17 November, 2010

The Outrage of Grace

I've been wrestling through some Robert Farrar Capon recently.  His writing makes me feel as if I've walked into my grandfather's study.  Only now instead of off-white carpet and cheap furniture, the study is full of classic books on shelves of teak, the obligatory green-glass library lamps lighting up antique desks.  And in one of the overstuffed, leather chairs that would obviously be in this upgraded study, he's sitting. But instead of my staunchly fundamentalist-Baptist grandfather waiting to talk to me about music choices and maintaining a good witness with my hairstyle, it's Capon, smoking a pipe with another lit for me.  He hands it to me with a glass of rather good scotch, and I'm disarmed by his stories of grace.

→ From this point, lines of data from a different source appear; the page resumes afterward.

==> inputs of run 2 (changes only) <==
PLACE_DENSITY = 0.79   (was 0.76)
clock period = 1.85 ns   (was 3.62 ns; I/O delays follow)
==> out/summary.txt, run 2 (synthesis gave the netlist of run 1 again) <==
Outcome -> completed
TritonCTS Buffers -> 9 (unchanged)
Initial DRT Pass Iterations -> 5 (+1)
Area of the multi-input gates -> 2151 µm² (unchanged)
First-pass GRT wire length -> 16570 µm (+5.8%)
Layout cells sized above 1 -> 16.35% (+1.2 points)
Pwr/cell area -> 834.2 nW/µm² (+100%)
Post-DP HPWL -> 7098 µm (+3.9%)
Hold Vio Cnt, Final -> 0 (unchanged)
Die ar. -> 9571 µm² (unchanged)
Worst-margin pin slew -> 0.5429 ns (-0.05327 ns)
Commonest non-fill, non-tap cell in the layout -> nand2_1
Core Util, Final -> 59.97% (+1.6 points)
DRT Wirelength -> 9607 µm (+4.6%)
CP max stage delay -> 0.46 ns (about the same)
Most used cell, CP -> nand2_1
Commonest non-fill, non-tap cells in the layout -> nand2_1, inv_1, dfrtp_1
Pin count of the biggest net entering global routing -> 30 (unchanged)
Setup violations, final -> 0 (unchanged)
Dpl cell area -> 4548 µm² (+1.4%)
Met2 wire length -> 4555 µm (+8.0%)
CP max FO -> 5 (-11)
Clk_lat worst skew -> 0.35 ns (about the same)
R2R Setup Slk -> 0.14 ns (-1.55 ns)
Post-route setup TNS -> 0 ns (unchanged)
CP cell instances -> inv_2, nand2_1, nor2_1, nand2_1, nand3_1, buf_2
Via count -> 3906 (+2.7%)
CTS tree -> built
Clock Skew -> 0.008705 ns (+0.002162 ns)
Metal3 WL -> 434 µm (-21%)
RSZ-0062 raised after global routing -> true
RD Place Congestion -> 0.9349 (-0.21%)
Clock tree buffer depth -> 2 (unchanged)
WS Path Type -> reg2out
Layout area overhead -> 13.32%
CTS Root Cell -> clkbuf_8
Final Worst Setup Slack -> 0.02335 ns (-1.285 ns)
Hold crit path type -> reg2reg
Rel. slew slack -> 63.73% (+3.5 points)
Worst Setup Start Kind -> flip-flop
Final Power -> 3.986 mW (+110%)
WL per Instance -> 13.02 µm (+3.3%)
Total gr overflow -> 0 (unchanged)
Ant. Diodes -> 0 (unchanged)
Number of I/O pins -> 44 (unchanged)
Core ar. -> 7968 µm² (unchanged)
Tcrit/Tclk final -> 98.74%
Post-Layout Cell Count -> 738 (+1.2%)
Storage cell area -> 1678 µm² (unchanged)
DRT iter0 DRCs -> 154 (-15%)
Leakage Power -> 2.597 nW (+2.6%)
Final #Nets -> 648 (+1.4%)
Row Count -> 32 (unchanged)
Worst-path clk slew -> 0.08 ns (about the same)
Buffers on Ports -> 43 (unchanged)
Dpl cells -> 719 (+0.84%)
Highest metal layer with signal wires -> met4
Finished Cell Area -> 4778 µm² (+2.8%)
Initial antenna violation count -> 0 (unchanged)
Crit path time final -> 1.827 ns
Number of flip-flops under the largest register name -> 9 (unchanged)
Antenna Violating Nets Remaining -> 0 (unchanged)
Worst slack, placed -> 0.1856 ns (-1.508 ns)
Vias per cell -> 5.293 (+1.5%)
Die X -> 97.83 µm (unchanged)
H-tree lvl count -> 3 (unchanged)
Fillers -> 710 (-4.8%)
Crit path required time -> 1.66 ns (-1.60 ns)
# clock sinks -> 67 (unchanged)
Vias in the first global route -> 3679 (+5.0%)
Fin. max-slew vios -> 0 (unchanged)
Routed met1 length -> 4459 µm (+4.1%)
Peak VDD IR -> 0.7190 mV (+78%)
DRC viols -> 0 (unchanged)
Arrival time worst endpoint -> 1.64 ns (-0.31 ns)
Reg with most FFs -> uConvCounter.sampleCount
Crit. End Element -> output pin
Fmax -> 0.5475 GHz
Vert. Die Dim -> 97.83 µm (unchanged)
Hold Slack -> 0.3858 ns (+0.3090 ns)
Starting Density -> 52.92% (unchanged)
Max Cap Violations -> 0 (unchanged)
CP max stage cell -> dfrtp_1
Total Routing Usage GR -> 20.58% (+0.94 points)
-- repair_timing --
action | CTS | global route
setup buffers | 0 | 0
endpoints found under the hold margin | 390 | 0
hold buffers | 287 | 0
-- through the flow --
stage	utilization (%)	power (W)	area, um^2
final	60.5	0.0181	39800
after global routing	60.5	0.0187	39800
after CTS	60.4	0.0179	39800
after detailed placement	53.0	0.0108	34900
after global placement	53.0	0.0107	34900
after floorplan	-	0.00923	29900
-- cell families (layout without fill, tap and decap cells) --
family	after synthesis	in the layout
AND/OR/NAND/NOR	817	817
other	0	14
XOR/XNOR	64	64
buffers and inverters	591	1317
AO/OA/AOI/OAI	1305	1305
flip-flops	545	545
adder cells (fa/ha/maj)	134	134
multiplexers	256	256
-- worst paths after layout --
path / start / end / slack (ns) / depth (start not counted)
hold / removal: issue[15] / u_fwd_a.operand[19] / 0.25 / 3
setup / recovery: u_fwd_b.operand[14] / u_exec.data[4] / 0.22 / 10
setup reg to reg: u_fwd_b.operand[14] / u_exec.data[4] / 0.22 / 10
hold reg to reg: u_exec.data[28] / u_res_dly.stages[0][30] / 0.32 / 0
File: config.mk
export PLATFORM = sky130hd
export DESIGN_NAME = rv_regfile
export DESIGN_NICKNAME = d
export VERILOG_FILES = /design/src/hdl/rv_pkg.sv /design/src/hdl/rv_regfile.sv
export SDC_FILE = /design/constraint.sdc
export NUM_CORES = 1
export LEC_CHECK = 0
export BUFFER_PORTS_ARGS = -buffer_cell sky130_fd_sc_hd__buf_2
export CORE_MARGIN = 1
export CORE_UTILIZATION = 51
export CTS_BUF_LIST = sky130_fd_sc_hd__clkbuf_4
export CTS_CLUSTER_SIZE = 25
export DETAILED_ROUTE_END_ITERATION = 12
export PLACE_DENSITY = 0.74
export SKIP_LAST_GASP = 1
export SLEW_MARGIN = 0
export SYNTH_ARGS = -nofsm -noshare
export SYNTH_HDL_FRONTEND = slang
export SYNTH_SLANG_ARGS = --single-unit
File: constraint.sdc
create_clock -name clk -period 8.4 [get_ports clk]
set_input_delay 0.84 -clock clk [delete_from_list [all_inputs] [get_ports clk]]
set_output_delay 0.84 -clock clk [all_outputs]
set_load 0.05 [all_outputs]
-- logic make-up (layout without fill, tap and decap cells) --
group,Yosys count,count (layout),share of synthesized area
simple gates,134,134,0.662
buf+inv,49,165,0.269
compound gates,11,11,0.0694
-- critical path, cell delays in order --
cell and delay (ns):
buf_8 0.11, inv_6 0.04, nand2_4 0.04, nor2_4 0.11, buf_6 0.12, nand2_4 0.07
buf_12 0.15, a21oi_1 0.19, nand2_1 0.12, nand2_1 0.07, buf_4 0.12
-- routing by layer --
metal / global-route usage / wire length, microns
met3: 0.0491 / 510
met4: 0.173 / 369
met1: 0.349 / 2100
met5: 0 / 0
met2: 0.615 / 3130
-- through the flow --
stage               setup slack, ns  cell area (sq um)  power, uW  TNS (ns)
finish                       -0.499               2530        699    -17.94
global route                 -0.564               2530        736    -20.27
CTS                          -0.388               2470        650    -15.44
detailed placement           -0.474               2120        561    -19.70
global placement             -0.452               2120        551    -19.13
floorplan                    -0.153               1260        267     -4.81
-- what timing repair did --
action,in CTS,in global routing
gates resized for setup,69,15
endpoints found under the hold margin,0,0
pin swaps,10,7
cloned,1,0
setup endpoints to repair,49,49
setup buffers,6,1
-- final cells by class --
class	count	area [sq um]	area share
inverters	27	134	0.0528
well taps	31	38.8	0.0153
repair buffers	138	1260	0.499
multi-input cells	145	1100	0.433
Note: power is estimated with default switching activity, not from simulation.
`src/hw/scratch_settings.svh`:
```
// ------------------------------------------------
// Build-time sizes of the scratchpad memory
//   word size in bytes
//   word address width
// ------------------------------------------------

`ifndef SCRATCH_SETTINGS_SVH
`define SCRATCH_SETTINGS_SVH

// Bytes per memory word, one mask bit each
`define SCRATCH_WORD_BYTES 4

// Word address bits, 6 gives 64 words
// Clear sweep length follows this width
`define SCRATCH_ADDR_BITS 6

`endif
```
`src/hw/scratch_pkg.sv`:
```
// ------------------------------------------------
// Shared types of the scratchpad memory
//   address, word and byte mask vectors
//   write request struct
//   clear engine state encoding
// ------------------------------------------------

`default_nettype none

`include "scratch_settings.svh"

package scratch_pkg;

  // Word address into the RAM
  typedef logic [`SCRATCH_ADDR_BITS-1:0] addr_t;

  // One memory word, eight bits per byte lane
  typedef logic [8*`SCRATCH_WORD_BYTES-1:0] data_t;

  // Byte enables, bit i covers data bits [8*i+7:8*i]
  typedef logic [`SCRATCH_WORD_BYTES-1:0] mask_t;

  // One write on the RAM write port
  typedef struct packed {
    logic  en;
    addr_t addr;
    data_t data;
    mask_t mask;
  } wr_req_t;

  // Clear engine states
  typedef enum logic [0:0] {
    CLR_IDLE  = 1'b0,
    CLR_SWEEP = 1'b1
  } clear_state_t;

endpackage

`default_nettype wire

```
`src/hw/scratch_mem_top.sv`:
```
// ------------------------------------------------
// Scratchpad memory top level
//   clear engine, sweep counter, byte-masked RAM
// ------------------------------------------------

`timescale 1ns/1ns
`default_nettype none

`include "scratch_settings.svh"

module scratch_mem_top (
  input  wire                       clk,
  input  wire                       rst,

  // Clear request and status
  input  wire                       clear,
  output logic                      busy,
  output logic                      done,

  // Host write port
  input  wire  scratch_pkg::wr_req_t host_wr,

  // Host read port
  input  wire                       rd_en,
  input  wire  scratch_pkg::addr_t  rd_addr,
  output scratch_pkg::data_t        rd_data
);

  // ------------------------------------------------
  // Internal connections
  // ------------------------------------------------

  // Counter handshake between engine and counter
  logic                 sweep_start;
  logic                 sweep_step;
  logic                 sweep_last;
  scratch_pkg::addr_t   sweep_addr;

  // Selected write request into the RAM
  scratch_pkg::wr_req_t ram_wr;

  // Clear engine, also selects the RAM write source
  clear_fsm clear_fsm_inst (
    .clk         (clk),
    .rst         (rst),
    .clear       (clear),
    .host_wr     (host_wr),
    .sweep_addr  (sweep_addr),
    .sweep_last  (sweep_last),
    .sweep_start (sweep_start),
    .sweep_step  (sweep_step),
    .ram_wr      (ram_wr),
    .busy        (busy),
    .done        (done)
  );

  // Address source for the clear sweep
  sweep_counter sweep_counter_inst (
    .clk   (clk),
    .rst   (rst),
    .start (sweep_start),
    .step  (sweep_step),
    .addr  (sweep_addr),
    .last  (sweep_last)
  );

  // Storage, read port goes straight to the host
  ram_sdp_bw #(
    .BYTE_WIDTH (`SCRATCH_WORD_BYTES),
    .ADDR_WIDTH (`SCRATCH_ADDR_BITS)
  ) ram_sdp_bw_inst (
    .clk     (clk),
    .wr      (ram_wr),
    .rd_en   (rd_en),
    .rd_addr (rd_addr),
    .rd_data (rd_data)
  );

endmodule

`default_nettype wire

```
`src/hw/clear_fsm.sv`:
```
// ------------------------------------------------
// Clear engine state machine
//   idle / sweep control of the address counter
//   RAM write port select, host or sweep
//   busy level and done pulse
// ------------------------------------------------

`timescale 1ns/1ns
`default_nettype none

module clear_fsm (
  input  wire                       clk,
  input  wire                       rst,

  // Clear request, one-cycle pulse
  input  wire                       clear,

  // Host write request
  input  wire  scratch_pkg::wr_req_t host_wr,

  // Sweep counter interface
  input  wire  scratch_pkg::addr_t  sweep_addr,
  input  wire                       sweep_last,
  output logic                      sweep_start,
  output logic                      sweep_step,

  // RAM write port
  output scratch_pkg::wr_req_t      ram_wr,

  // Status
  output logic                      busy,
  output logic                      done
);

  scratch_pkg::clear_state_t state;
  scratch_pkg::clear_state_t state_next;

  // ------------------------------------------------
  // Next state
  // ------------------------------------------------

  // Clear only counts in idle
  // A pulse during a sweep has no effect
  always_comb begin
    state_next = state;
    case (state)
      scratch_pkg::CLR_IDLE: begin
        if (clear) begin
          state_next = scratch_pkg::CLR_SWEEP;
        end
      end
      scratch_pkg::CLR_SWEEP: begin
        // Leave after the write at the top address
        if (sweep_last) begin
          state_next = scratch_pkg::CLR_IDLE;
        end
      end
      default: begin
        state_next = scratch_pkg::CLR_IDLE;
      end
    endcase
  end

  // ------------------------------------------------
  // State and done registers
  // ------------------------------------------------

  // Done is set on the edge that writes the last word
  // so it is high in the cycle after busy falls
  always_ff @(posedge clk) begin
    if (rst) begin
      state <= scratch_pkg::CLR_IDLE;
      done  <= 1'b0;
    end else begin
      state <= state_next;
      done  <= (state == scratch_pkg::CLR_SWEEP) && sweep_last;
    end
  end

  // ------------------------------------------------
  // Counter control and status
  // ------------------------------------------------

  // Counter loads zero on the accepted clear edge
  // then advances once per sweep cycle
  always_comb begin
    sweep_start = (state == scratch_pkg::CLR_IDLE) && clear;
    sweep_step  = (state == scratch_pkg::CLR_SWEEP);
    busy        = (state == scratch_pkg::CLR_SWEEP);
  end

  // ------------------------------------------------
  // RAM write source
  // ------------------------------------------------

  // Sweep owns the port while busy
  // Host requests in that window are simply lost
  always_comb begin
    if (state == scratch_pkg::CLR_SWEEP) begin
      ram_wr.en   = 1'b1;
      ram_wr.addr = sweep_addr;
      ram_wr.data = '0;
      ram_wr.mask = '1;
    end else begin
      ram_wr = host_wr;
    end
  end

endmodule

`default_nettype wire

```
`src/hw/sweep_counter.sv`:
```
// ------------------------------------------------
// Address counter for the clear sweep
//   load to zero, step by one
//   last-address flag
// ------------------------------------------------

`timescale 1ns/1ns
`default_nettype none

module sweep_counter (
  input  wire                       clk,
  input  wire                       rst,

  // Control from the clear engine
  input  wire                       start,
  input  wire                       step,

  // Current sweep address and end flag
  output scratch_pkg::addr_t        addr,
  output logic                      last
);

  // ------------------------------------------------
  // Address register
  // ------------------------------------------------

  // Start wins over step when both are high
  // Stepping past the top wraps back to zero
  always_ff @(posedge clk) begin
    if (rst) begin
      addr <= '0;
    end else if (start) begin
      addr <= '0;
    end else if (step) begin
      addr <= addr + 1'b1;
    end
  end

  // ------------------------------------------------
  // Last-address decode
  // ------------------------------------------------

  // High while the address is all ones
  // i.e. the final word of the sweep
  always_comb begin
    last = &addr;
  end

endmodule

`default_nettype wire

```
`src/hw/ram_sdp_bw.sv`:
```
// ------------------------------------------------
// Simple dual port RAM
//   write port with per-byte mask
//   read port with registered output
// ------------------------------------------------

`timescale 1ns/1ns
`default_nettype none

`include "scratch_settings.svh"

module ram_sdp_bw #(
  parameter int BYTE_WIDTH = `SCRATCH_WORD_BYTES,
  parameter int ADDR_WIDTH = `SCRATCH_ADDR_BITS
) (
  input  wire                         clk,

  // Write port
  input  wire  scratch_pkg::wr_req_t  wr,

  // Read port
  input  wire                         rd_en,
  input  wire  scratch_pkg::addr_t    rd_addr,
  output scratch_pkg::data_t          rd_data
);

  // Storage array, one entry per word address
  logic [BYTE_WIDTH*8-1:0] mem [0:2**ADDR_WIDTH-1];

  // ------------------------------------------------
  // Write port
  // ------------------------------------------------

  // Only the lanes with a set mask bit are updated
  // Other bytes of the word keep their contents
  always_ff @(posedge clk) begin
    if (wr.en) begin
      for (int i = 0; i < BYTE_WIDTH; i++) begin
        if (wr.mask[i]) begin
          mem[wr.addr][i*8 +: 8] <= wr.data[i*8 +: 8];
        end
      end
    end
  end

  // ------------------------------------------------
  // Read port
  // ------------------------------------------------

  // One cycle latency, output holds between reads
  // A write to the same address on the same edge is
  // not seen here, so the old word comes out
  always_ff @(posedge clk) begin
    if (rd_en) begin
      rd_data <= mem[rd_addr];
    end
  end

endmodule

`default_nettype wire

```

But every few minutes I come to my sense.  I'm a pretty traditional evangelical guy.  A pastoral intern at a PCA church.  I can't be consorting with potential universalists who place so much emphasis on an outrageous grace that I'm no longer aloud to be upset at anyone, except maybe those few that are trying too hard to look alive.  I just can't be hob-nobbing with someone who would say, for example, this:

"I don't know why God insisted on allowing us to run our own history in the first place; and I don't know why he insists on leaving us free enough to botch it in the second; and I don't know why he insists on saving it in the third.  Maybe he really is a jerk.  But if those three insistences are the facts of the case (and if you're a Christian, you believe they are), then there's no way around the outrage of grace.  By and by I shall give you something on judgment and hell, just because they're part of the imagery too.  But don't hold your breath waiting for the other, score-evening shoe to drop, because it's not going to.  Ever since Noah, God has had trouble keeping track of that shoe; and he finally lost it for good in Jesus.  He simply doesn't keep score.  History does, and we do; but as you just proved, keeping score simply ends the game.  And therefore he refuses to do it.  Instead, he erases all our records by death and raises us by grace with nothing but his record left.  Maybe it was just the best he could do; I don't know.  But I do know that's what he says he does.  Your objection to it was voiced perfectly --if less vehemently-- by the Elder Brother; and God's only answer to you was given equally perfectly by the Father: 'It is meet that we should make merry and be glad: for this your brother was dead and is alive again.  Even your rotten kid brother.  Even Hitler. End of Subject.'" (Between Noon and Three p. 252)

I may just need another glass of scotch.